Many Western journalists and Amnesty International accused China of failing to keep its promises with respect to its human rights record. But China had not made any such promises, and if journalists had read chapter five of my recent book, Beijing’s Games, they would have known that there was a big internal debate about even the one sentence about human rights that was made in China’s bid presentation in 2001.

However, in its bid China did make one promise that it arguably kept, and that was its promise to host a “people’s Olympics.” There were three main themes for the Olympic Games: the High-tech Olympics, the Green Olympics, and the renwen ( ) Olympics. Renwen is difficult to translate. It was sometimes translated as the “humanistic Olympics,” but after some debate, the preferred official translation was the “People’s Olympics.” This theme was originally intended as a response to the West’s criticism of China’s human rights, but this was never made explicit to the West.
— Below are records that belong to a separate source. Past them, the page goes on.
<file path="src/ufc_defines.svh">
// Register offsets, field positions, reset values and timing counts of the UART
`ifndef UFC_DEFINES_SVH
`define UFC_DEFINES_SVH
`define UFC_CLK_HZ 100000000
`define UFC_FIFO_DEPTH 16
`define UFC_PTR_W 4
`define UFC_CNT_W 5
`define UFC_RTS_LEVEL 5'h0f
`define UFC_OVERSAMPLE 16
`define UFC_OFF_DATA 6'h00
`define UFC_OFF_IER 6'h04
`define UFC_OFF_FCR 6'h08
`define UFC_OFF_LCR 6'h0c
`define UFC_OFF_MCR 6'h10
`define UFC_OFF_LSR 6'h14
`define UFC_OFF_MSR 6'h18
`define UFC_OFF_DIV 6'h1c
`define UFC_OFF_LVL 6'h20
`define UFC_IER_RX 0
`define UFC_IER_TX 1
`define UFC_IER_LS 2
`define UFC_IER_MS 3
`define UFC_FCR_RXCLR 1
`define UFC_FCR_TXCLR 2
`define UFC_FCR_TRIG 6
`define UFC_LCR_LEN 0
`define UFC_LCR_STOP 2
`define UFC_LCR_PEN 3
`define UFC_LCR_EVEN 4
`define UFC_LCR_STICK 5
`define UFC_MCR_RTS 0
`define UFC_MCR_LOOP 1
`define UFC_MCR_AUTO 2
`define UFC_MCR_PINS 3
`define UFC_LVL_RX 8
`define UFC_LCR_RESET 8'h03
`define UFC_MCR_RESET 4'h8
`define UFC_IER_RESET 4'h0
`define UFC_DIV_RESET 16'h028a
`define UFC_IIR_LS 4'h6
`define UFC_IIR_RX 4'h4
`define UFC_IIR_TO 4'hc
`define UFC_IIR_TX 4'h2
`define UFC_IIR_MS 4'h0
`define UFC_IIR_NONE 4'h1
`endif

</file>
<file path="src/ufc_pkg.sv">
// Types shared by the UART: bus carriers, state enums and the state record
`include "ufc_defines.svh"
package ufc_pkg;
	typedef enum logic [2:0] {UFC_TX_IDLE, UFC_TX_START, UFC_TX_DATA, UFC_TX_PAR, UFC_TX_STOP} ufc_tx_st_t;
	typedef enum logic [2:0] {UFC_RX_IDLE, UFC_RX_START, UFC_RX_DATA, UFC_RX_PAR, UFC_RX_STOP} ufc_rx_st_t;
	typedef struct packed {
		logic read;
		logic write;
		logic [5:0] address;
		logic [31:0] writedata;
		logic [3:0] byteenable;
	} ufc_avs_req_t;
	typedef struct packed {
		logic [31:0] readdata;
		logic waitrequest;
	} ufc_avs_rsp_t;
	typedef struct packed {
		logic [`UFC_FIFO_DEPTH-1:0][7:0] txq;
		logic [`UFC_PTR_W-1:0] txw;
		logic [`UFC_PTR_W-1:0] txr;
		logic [`UFC_CNT_W-1:0] txc;
		logic [`UFC_FIFO_DEPTH-1:0][10:0] rxq;
		logic [`UFC_PTR_W-1:0] rxw;
		logic [`UFC_PTR_W-1:0] rxr;
		logic [`UFC_CNT_W-1:0] rxc;
		logic [3:0] ier;
		logic [7:0] lcr;
		logic [3:0] mcr;
		logic [1:0] trig;
		logic [15:0] div;
		logic [15:0] baud_cnt;
		ufc_tx_st_t tx_st;
		logic [4:0] tx_tick;
		logic [2:0] tx_bit;
		logic [7:0] tx_sh;
		ufc_rx_st_t rx_st;
		logic [3:0] rx_tick;
		logic [2:0] rx_bit;
		logic [7:0] rx_sh;
		logic rx_perr;
		logic rx_pbit;
		logic rx_prev;
		logic overrun;
		logic brk_seen;
		logic thre_flag;
		logic to_flag;
		logic [15:0] to_cnt;
		logic dcts;
		logic cts_prev;
		logic rts_off;
		logic txd;
		logic txd_pin;
		logic rts_n;
		logic flow_en;
		logic irq;
		ufc_avs_rsp_t rsp;
	} ufc_state_t;
endpackage : ufc_pkg

</file>
<file path="src/ufc_uart.sv">
// UART with 16-byte queues, programmable framing, flow control and an Avalon-MM slave
`timescale 1ns/1ps
`include "ufc_defines.svh"
module ufc_uart (
	input wire logic core_clk_i, // System clock, 100 MHz
	input wire logic rst_i, // Asynchronous reset, active high
	input wire ufc_pkg::ufc_avs_req_t avs_req_i, // Avalon-MM request
	output ufc_pkg::ufc_avs_rsp_t avs_rsp_o, // Avalon-MM read data and waitrequest
	input wire logic rxd_i, // Serial receive line
	output logic txd_o, // Serial transmit line
	input wire logic cts_n_i, // Clear to send, active low
	output logic rts_n_o, // Request to send, active low
	output logic flow_pins_en_o, // High while CTS/RTS own their pins
	output logic irq_o // Interrupt request, active high
);
	import ufc_pkg::*;

	ufc_state_t s_reg;
	ufc_state_t s_next;

	// Trigger level selected by the two trigger bits
	function automatic logic [4:0] trig_level(input logic [1:0] t);
		case (t)
			2'h0: trig_level = 5'h01;
			2'h1: trig_level = 5'h04;
			2'h2: trig_level = 5'h08;
			default: trig_level = 5'h0e;
		endcase
	endfunction : trig_level

	// Parity bit for a character; stick mode forces a constant
	function automatic logic par_bit(input logic [7:0] d, input logic [7:0] lcr);
		logic [7:0] m;
		m = d & (8'hff >> (2'h3 - lcr[`UFC_LCR_LEN +: 2]));
		if (lcr[`UFC_LCR_STICK])
			par_bit = ~lcr[`UFC_LCR_EVEN];
		else
			par_bit = lcr[`UFC_LCR_EVEN] ? ^m : ~^m;
	endfunction : par_bit

	// Oversample ticks spent in the stop period, less one
	function automatic logic [4:0] stop_ticks(input logic [7:0] lcr);
		if (!lcr[`UFC_LCR_STOP])
			stop_ticks = 5'h0f;
		else if (lcr[`UFC_LCR_LEN +: 2] == 2'h0)
			stop_ticks = 5'h17;
		else
			stop_ticks = 5'h1f;
	endfunction : stop_ticks

	// Four character times in oversample ticks, for the receive timeout
	function automatic logic [15:0] four_chars(input logic [7:0] lcr);
		logic [15:0] bits;
		bits = 16'h0007 + {14'h0, lcr[`UFC_LCR_LEN +: 2]} + {15'h0, lcr[`UFC_LCR_PEN]}
			+ {15'h0, lcr[`UFC_LCR_STOP]};
		four_chars = bits << 6;
	endfunction : four_chars

	// Next state of the whole block
	always_comb
	begin
		logic tick, rx_in, cts_ok, take, ls_pend;
		logic tx_push, tx_pop, rx_push, rx_pop, tx_clr, rx_clr;
		logic [10:0] rx_word, head;
		logic [3:0] iir;
		logic [5:0] addr;
		logic [31:0] wd;
		s_next = s_reg;
		tick = (s_reg.baud_cnt >= s_reg.div);
		rx_in = s_reg.mcr[`UFC_MCR_LOOP] ? s_reg.txd : rxd_i;
		cts_ok = !cts_n_i || !s_reg.mcr[`UFC_MCR_PINS];
		tx_push = 1'b0;
		tx_pop = 1'b0;
		rx_push = 1'b0;
		rx_pop = 1'b0;
		tx_clr = 1'b0;
		rx_clr = 1'b0;
		rx_word = {s_reg.rx_sh == 8'h00 && !rx_in && !s_reg.rx_pbit, !rx_in, s_reg.rx_perr,
			s_reg.rx_sh};
		head = s_reg.rxq[s_reg.rxr];
		addr = {avs_req_i.address[5:2], 2'b00};
		wd = avs_req_i.writedata;

		// Pending interrupt, highest priority first
		ls_pend = s_reg.overrun || s_reg.brk_seen || (s_reg.rxc != 5'h00 && (head[9] || head[8]));
		if (s_reg.ier[`UFC_IER_LS] && ls_pend)
			iir = `UFC_IIR_LS;
		else if (s_reg.ier[`UFC_IER_RX] && s_reg.rxc >= trig_level(s_reg.trig))
			iir = `UFC_IIR_RX;
		else if (s_reg.ier[`UFC_IER_RX] && s_reg.to_flag)
			iir = `UFC_IIR_TO;
		else if (s_reg.ier[`UFC_IER_TX] && s_reg.thre_flag)
			iir = `UFC_IIR_TX;
		else if (s_reg.ier[`UFC_IER_MS] && s_reg.dcts)
			iir = `UFC_IIR_MS;
		else
			iir = `UFC_IIR_NONE;

		// Baud divider: one tick every div+1 clocks; >= lets a lowered divisor act at once
		s_next.baud_cnt = tick ? 16'h0000 : s_reg.baud_cnt + 16'h0001;

		// Bus slave: take a request once, answer one cycle later
		take = (avs_req_i.read || avs_req_i.write) && s_reg.rsp.waitrequest;
		s_next.rsp.waitrequest = !take;
		if (take && avs_req_i.read)
		begin
			case (addr)
				`UFC_OFF_DATA:
				begin
					s_next.rsp.readdata = {24'h0, head[7:0]};
					rx_pop = (s_reg.rxc != 5'h00);
				end
				`UFC_OFF_IER: s_next.rsp.readdata = {28'h0, s_reg.ier};
				`UFC_OFF_FCR:
				begin
					s_next.rsp.readdata = {24'h0, s_reg.trig, 2'b00, iir};
					if (iir == `UFC_IIR_TX)
						s_next.thre_flag = 1'b0;
				end
				`UFC_OFF_LCR: s_next.rsp.readdata = {24'h0, s_reg.lcr};
				`UFC_OFF_MCR: s_next.rsp.readdata = {28'h0, s_reg.mcr};
				`UFC_OFF_LSR:
				begin
					// Overrun and break are sticky until this read
					s_next.rsp.readdata = {24'h0, s_reg.tx_st != UFC_TX_IDLE,
						s_reg.txc == 5'h00 && s_reg.tx_st == UFC_TX_IDLE, s_reg.txc == 5'h00,
						s_reg.brk_seen, s_reg.rxc != 5'h00 && head[9],
						s_reg.rxc != 5'h00 && head[8], s_reg.overrun, s_reg.rxc != 5'h00};
					s_next.overrun = 1'b0;
					s_next.brk_seen = 1'b0;
				end
				`UFC_OFF_MSR:
				begin
					s_next.rsp.readdata = {27'h0, !cts_n_i, 3'h0, s_reg.dcts};
					s_next.dcts = 1'b0;
				end
				`UFC_OFF_DIV: s_next.rsp.readdata = {16'h0, s_reg.div};
				`UFC_OFF_LVL: s_next.rsp.readdata = {19'h0, s_reg.rxc, 3'h0, s_reg.txc};
				default: s_next.rsp.readdata = 32'h0000_0000;
			endcase
		end
		if (take && avs_req_i.write && avs_req_i.byteenable[0])
		begin
			case (addr)
				`UFC_OFF_DATA:
				begin
					tx_push = (s_reg.txc != 5'h10);
					s_next.thre_flag = 1'b0;
				end
				`UFC_OFF_IER: s_next.ier = wd[3:0];
				`UFC_OFF_FCR:
				begin
					rx_clr = wd[`UFC_FCR_RXCLR];
					tx_clr = wd[`UFC_FCR_TXCLR];
					s_next.trig = wd[`UFC_FCR_TRIG +: 2];
				end
				`UFC_OFF_LCR: s_next.lcr = {2'b00, wd[5:0]};
				`UFC_OFF_MCR: s_next.mcr = wd[3:0];
				`UFC_OFF_DIV: s_next.div[7:0] = wd[7:0];
				default: s_next.ier = s_reg.ier;
			endcase
		end
		if (take && avs_req_i.write && avs_req_i.byteenable[1] && addr == `UFC_OFF_DIV)
			s_next.div[15:8] = wd[15:8];

		// Transmitter
		if (s_reg.tx_st == UFC_TX_IDLE)
		begin
			s_next.tx_tick = 5'h00;
			// With the flow pins enabled, auto mode holds a queued character until CTS is asserted
			if (tick && s_reg.txc != 5'h00 && (!s_reg.mcr[`UFC_MCR_AUTO] || cts_ok))
			begin
				tx_pop = 1'b1;
				s_next.tx_sh = s_reg.txq[s_reg.txr];
				s_next.tx_bit = 3'h0;
				s_next.txd = 1'b0;
				s_next.tx_st = UFC_TX_START;
				if (s_reg.txc == 5'h01)
					s_next.thre_flag = 1'b1;
			end
		end
		else if (tick)
		begin
			s_next.tx_tick = s_reg.tx_tick + 5'h01;
			case (s_reg.tx_st)
				UFC_TX_START:
					if (s_reg.tx_tick == 5'h0f)
					begin
						s_next.tx_tick = 5'h00;
						s_next.txd = s_reg.tx_sh[0];
						s_next.tx_st = UFC_TX_DATA;
					end
				UFC_TX_DATA:
					if (s_reg.tx_tick == 5'h0f)
					begin
						s_next.tx_tick = 5'h00;
						s_next.tx_bit = s_reg.tx_bit + 3'h1;
						// Shifter stays whole so parity never reads a refilled queue slot
						s_next.txd = s_reg.tx_sh[s_reg.tx_bit + 3'h1];
						if (s_reg.tx_bit == {1'b1, s_reg.lcr[`UFC_LCR_LEN +: 2]})
						begin
							// Length reached: parity bit or stop
							s_next.tx_st = s_reg.lcr[`UFC_LCR_PEN] ? UFC_TX_PAR : UFC_TX_STOP;
							s_next.txd = s_reg.lcr[`UFC_LCR_PEN] ?
								par_bit(s_reg.tx_sh, s_reg.lcr) : 1'b1;
						end
					end
				UFC_TX_PAR:
					if (s_reg.tx_tick == 5'h0f)
					begin
						s_next.tx_tick = 5'h00;
						s_next.txd = 1'b1;
						s_next.tx_st = UFC_TX_STOP;
					end
				UFC_TX_STOP:
					if (s_reg.tx_tick == stop_ticks(s_reg.lcr))
						s_next.tx_st = UFC_TX_IDLE;
				default: s_next.tx_st = UFC_TX_IDLE;
			endcase
		end

		// Receiver, run on oversample ticks
		if (tick)
		begin
			s_next.rx_prev = rx_in;
			s_next.rx_tick = s_reg.rx_tick + 4'h1;
			case (s_reg.rx_st)
				UFC_RX_IDLE:
				begin
					s_next.rx_tick = 4'h0;
					if (s_reg.rx_prev && !rx_in)
						s_next.rx_st = UFC_RX_START;
				end
				UFC_RX_START:
					if (s_reg.rx_tick == 4'h7)
					begin
						s_next.rx_tick = 4'h0;
						s_next.rx_bit = 3'h0;
						s_next.rx_sh = 8'h00;
						s_next.rx_pbit = 1'b0;
						if (rx_in)
							s_next.rx_st = UFC_RX_IDLE;
						else
						begin
							s_next.rx_st = UFC_RX_DATA;
							if (s_reg.rxc == `UFC_RTS_LEVEL)
								s_next.rts_off = 1'b1;
						end
					end
				UFC_RX_DATA:
					if (s_reg.rx_tick == 4'hf)
					begin
						s_next.rx_sh[s_reg.rx_bit] = rx_in;
						s_next.rx_bit = s_reg.rx_bit + 3'h1;
						if (s_reg.rx_bit == {1'b1, s_reg.lcr[`UFC_LCR_LEN +: 2]})
							s_next.rx_st = s_reg.lcr[`UFC_LCR_PEN] ? UFC_RX_PAR : UFC_RX_STOP;
					end
				UFC_RX_PAR:
					if (s_reg.rx_tick == 4'hf)
					begin
						s_next.rx_pbit = rx_in;
						s_next.rx_perr = (rx_in != par_bit(s_reg.rx_sh, s_reg.lcr));
						s_next.rx_st = UFC_RX_STOP;
					end
				UFC_RX_STOP:
					if (s_reg.rx_tick == 4'hf)
					begin
						// Character complete: queue it or flag an overrun
						if (s_reg.rxc == 5'h10)
							s_next.overrun = 1'b1;
						else
							rx_push = 1'b1;
						if (rx_word[10])
							s_next.brk_seen = 1'b1;
						s_next.rx_perr = 1'b0;
						s_next.rx_st = UFC_RX_IDLE;
					end
				default: s_next.rx_st = UFC_RX_IDLE;
			endcase
		end
		if (!s_reg.lcr[`UFC_LCR_PEN])
			s_next.rx_perr = 1'b0;

		// Receive timeout: four idle character times while data waits
		if (rx_push || rx_pop || s_reg.rxc == 5'h00 || s_reg.rx_st != UFC_RX_IDLE)
			s_next.to_cnt = 16'h0000;
		else if (tick && s_reg.to_cnt != 16'hffff)
			s_next.to_cnt = s_reg.to_cnt + 16'h0001;
		s_next.to_flag = !(rx_push || rx_pop || rx_clr) &&
			(s_reg.to_flag || s_reg.to_cnt >= four_chars(s_reg.lcr));

		// Queue pointers and counts; a flush overrides traffic that cycle
		if (tx_push)
		begin
			s_next.txq[s_reg.txw] = wd[7:0];
			s_next.txw = s_reg.txw + 4'h1;
		end
		if (tx_pop)
			s_next.txr = s_reg.txr + 4'h1;
		s_next.txc = s_reg.txc + {4'h0, tx_push} - {4'h0, tx_pop};
		if (rx_push)
		begin
			s_next.rxq[s_reg.rxw] = rx_word;
			s_next.rxw = s_reg.rxw + 4'h1;
		end
		if (rx_pop)
		begin
			s_next.rxr = s_reg.rxr + 4'h1;
			s_next.rts_off = 1'b0;
		end
		s_next.rxc = s_reg.rxc + {4'h0, rx_push} - {4'h0, rx_pop};
		if (tx_clr)
		begin
			s_next.txw = 4'h0;
			s_next.txr = 4'h0;
			s_next.txc = 5'h00;
		end
		if (rx_clr)
		begin
			s_next.rxw = 4'h0;
			s_next.rxr = 4'h0;
			s_next.rxc = 5'h00;
			s_next.rts_off = 1'b0;
		end

		// CTS change detect; a change in the read cycle still sets the flag
		s_next.cts_prev = cts_n_i;
		if (cts_n_i != s_reg.cts_prev)
			s_next.dcts = 1'b1;

		// Pin drivers: disabled flow pins leave RTS inactive for the pin mux
		s_next.flow_en = s_reg.mcr[`UFC_MCR_PINS];
		if (!s_reg.mcr[`UFC_MCR_PINS])
			s_next.rts_n = 1'b1;
		else if (s_reg.mcr[`UFC_MCR_AUTO])
			s_next.rts_n = s_reg.rts_off;
		else
			s_next.rts_n = !s_reg.mcr[`UFC_MCR_RTS];
		s_next.irq = (iir != `UFC_IIR_NONE);
		s_next.txd_pin = s_next.txd | s_next.mcr[`UFC_MCR_LOOP];
	end

	// State register
	always_ff @(posedge core_clk_i or posedge rst_i)
	begin
		if (rst_i)
		begin
			s_reg <= '0;
			s_reg.ier <= `UFC_IER_RESET;
			s_reg.lcr <= `UFC_LCR_RESET;
			s_reg.mcr <= `UFC_MCR_RESET;
			s_reg.div <= `UFC_DIV_RESET;
			s_reg.tx_st <= UFC_TX_IDLE;
			s_reg.rx_st <= UFC_RX_IDLE;
			s_reg.rx_prev <= 1'b1;
			s_reg.cts_prev <= 1'b1;
			s_reg.txd <= 1'b1;
			s_reg.txd_pin <= 1'b1;
			s_reg.rts_n <= 1'b1;
			s_reg.flow_en <= 1'b1;
			s_reg.rsp.waitrequest <= 1'b1;
		end
		else
			s_reg <= s_next;
	end

	// Outputs straight from the state register; loopback keeps the line idle
	assign avs_rsp_o = s_reg.rsp;
	assign txd_o = s_reg.txd_pin;
	assign rts_n_o = s_reg.rts_n;
	assign flow_pins_en_o = s_reg.flow_en;
	assign irq_o = s_reg.irq;
endmodule : ufc_uart

</file>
One of the central concepts of the People’s Olympics was 以人为本 , “take people as the root,” or “people-orientation.” This phrase had appeared in political rhetoric when Hu Jintao named it in his address to the Third Plenum of the 16th Party Congress in 2003. This preceded the inclusion of a passage on human rights in the revision to the Constitution in 2004. It is interesting that as early as 2001, 以人为本 had already been written into the guiding thought for the Beijing Olympic Games.

In 2000, Beijing Mayor Liu Qi began commissioning a number of groups with the task of developing the basic thought behind the because he felt that, unlike the other themes, it was unclear. The People’s University formed the Humanistic Olympic Studies Centre to study it. One of the non-Communist Parties, the Democratic League, was commissioned by Liu Qi and began developing working papers in 2001. Forums were held, dissertations and books were written on the topic, working papers were drafted, websites were created, and by the start of the Games it was estimated that at least ten thousand pages had been written on the topic of the “People’s Olympics.”
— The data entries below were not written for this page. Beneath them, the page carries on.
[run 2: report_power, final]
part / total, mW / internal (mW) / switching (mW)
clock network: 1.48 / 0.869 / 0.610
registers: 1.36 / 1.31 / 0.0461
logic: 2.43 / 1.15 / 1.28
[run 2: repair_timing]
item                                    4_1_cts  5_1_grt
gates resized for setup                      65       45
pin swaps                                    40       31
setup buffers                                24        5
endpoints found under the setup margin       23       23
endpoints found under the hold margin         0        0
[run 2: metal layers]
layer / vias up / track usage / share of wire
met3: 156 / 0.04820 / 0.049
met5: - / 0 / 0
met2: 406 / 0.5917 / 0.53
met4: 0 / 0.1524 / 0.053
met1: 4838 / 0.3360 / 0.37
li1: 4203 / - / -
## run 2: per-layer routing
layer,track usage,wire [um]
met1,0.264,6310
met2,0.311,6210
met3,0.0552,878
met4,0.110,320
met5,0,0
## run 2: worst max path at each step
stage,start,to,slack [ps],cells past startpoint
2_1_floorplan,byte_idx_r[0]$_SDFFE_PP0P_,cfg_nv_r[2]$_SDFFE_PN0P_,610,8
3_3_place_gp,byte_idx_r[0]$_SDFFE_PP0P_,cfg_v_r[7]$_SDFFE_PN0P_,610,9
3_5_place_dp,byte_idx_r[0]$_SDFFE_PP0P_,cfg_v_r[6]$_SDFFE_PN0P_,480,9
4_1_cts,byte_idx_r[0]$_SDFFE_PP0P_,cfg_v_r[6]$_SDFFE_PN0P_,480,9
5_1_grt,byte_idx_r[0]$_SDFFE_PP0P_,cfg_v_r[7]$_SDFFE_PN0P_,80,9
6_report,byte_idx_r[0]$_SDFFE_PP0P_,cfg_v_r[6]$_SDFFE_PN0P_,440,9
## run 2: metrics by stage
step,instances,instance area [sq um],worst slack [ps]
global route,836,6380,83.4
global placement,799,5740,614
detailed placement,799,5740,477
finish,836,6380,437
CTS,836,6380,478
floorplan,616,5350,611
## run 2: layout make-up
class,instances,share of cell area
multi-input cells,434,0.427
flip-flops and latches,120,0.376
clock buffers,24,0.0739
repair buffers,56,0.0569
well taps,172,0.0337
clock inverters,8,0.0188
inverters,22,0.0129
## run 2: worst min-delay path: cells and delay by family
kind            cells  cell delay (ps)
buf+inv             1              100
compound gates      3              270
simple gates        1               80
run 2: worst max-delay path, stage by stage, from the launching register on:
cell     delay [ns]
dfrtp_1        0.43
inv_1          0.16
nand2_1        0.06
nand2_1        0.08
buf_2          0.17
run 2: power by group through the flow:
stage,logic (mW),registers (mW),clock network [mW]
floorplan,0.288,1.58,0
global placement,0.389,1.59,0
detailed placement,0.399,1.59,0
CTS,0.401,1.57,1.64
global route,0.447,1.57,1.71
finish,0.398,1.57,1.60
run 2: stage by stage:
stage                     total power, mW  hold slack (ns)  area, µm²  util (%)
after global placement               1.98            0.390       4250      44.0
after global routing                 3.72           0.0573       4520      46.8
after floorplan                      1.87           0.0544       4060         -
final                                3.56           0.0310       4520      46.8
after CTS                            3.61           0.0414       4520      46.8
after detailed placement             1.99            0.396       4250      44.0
File: config.mk
export PLATFORM = sky130hd
export DESIGN_NAME = tmr8_dual_compare
export DESIGN_NICKNAME = d
export VERILOG_FILES = /design/src/tmr8_clksel.v /design/src/tmr8_dual_compare.v
export VERILOG_INCLUDE_DIRS = /design/src
export SDC_FILE = /design/constraint.sdc
export NUM_CORES = 1
export LEC_CHECK = 0
export BUFFER_PORTS_ARGS = -buffer_cell sky130_fd_sc_hd__buf_2
export CAP_MARGIN = 20
export CORE_UTILIZATION = 54
export DETAILED_ROUTE_END_ITERATION = 8
export PLACE_DENSITY = 0.82
export SETUP_SLACK_MARGIN = 0.02
export SYNTH_ARGS = -nofsm -noshare
export SYNTH_HDL_FRONTEND = slang
export SYNTH_SLANG_ARGS = --single-unit
File: constraint.sdc
create_clock -name SYS_CLK -period 4.51 [get_ports SYS_CLK]
set_input_delay 0.902 -clock SYS_CLK [delete_from_list [all_inputs] [get_ports SYS_CLK]]
set_output_delay 0.902 -clock SYS_CLK [all_outputs]
set_load 0.02 [all_outputs]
Faculty members of the Beijing Sport University and the Humanistic Olympic Studies Center of the People’s University were particularly involved with the relevant sport, educational, and cultural organs of the central and Beijing government. Although they had travelled abroad, these intellectuals were all largely focused on the domestic audience and not the international audience. They gave dozens if not hundreds of interviews to Chinese media, appeared frequently on CCTV, and were influential in shaping domestic media opinion. They seldom gave interviews to foreign media and on occasions when they did they were belittled as Party-liners (see these characterizations of Beijing Sport University’s Ren Hai and People’s University’s Jin Yuanpu).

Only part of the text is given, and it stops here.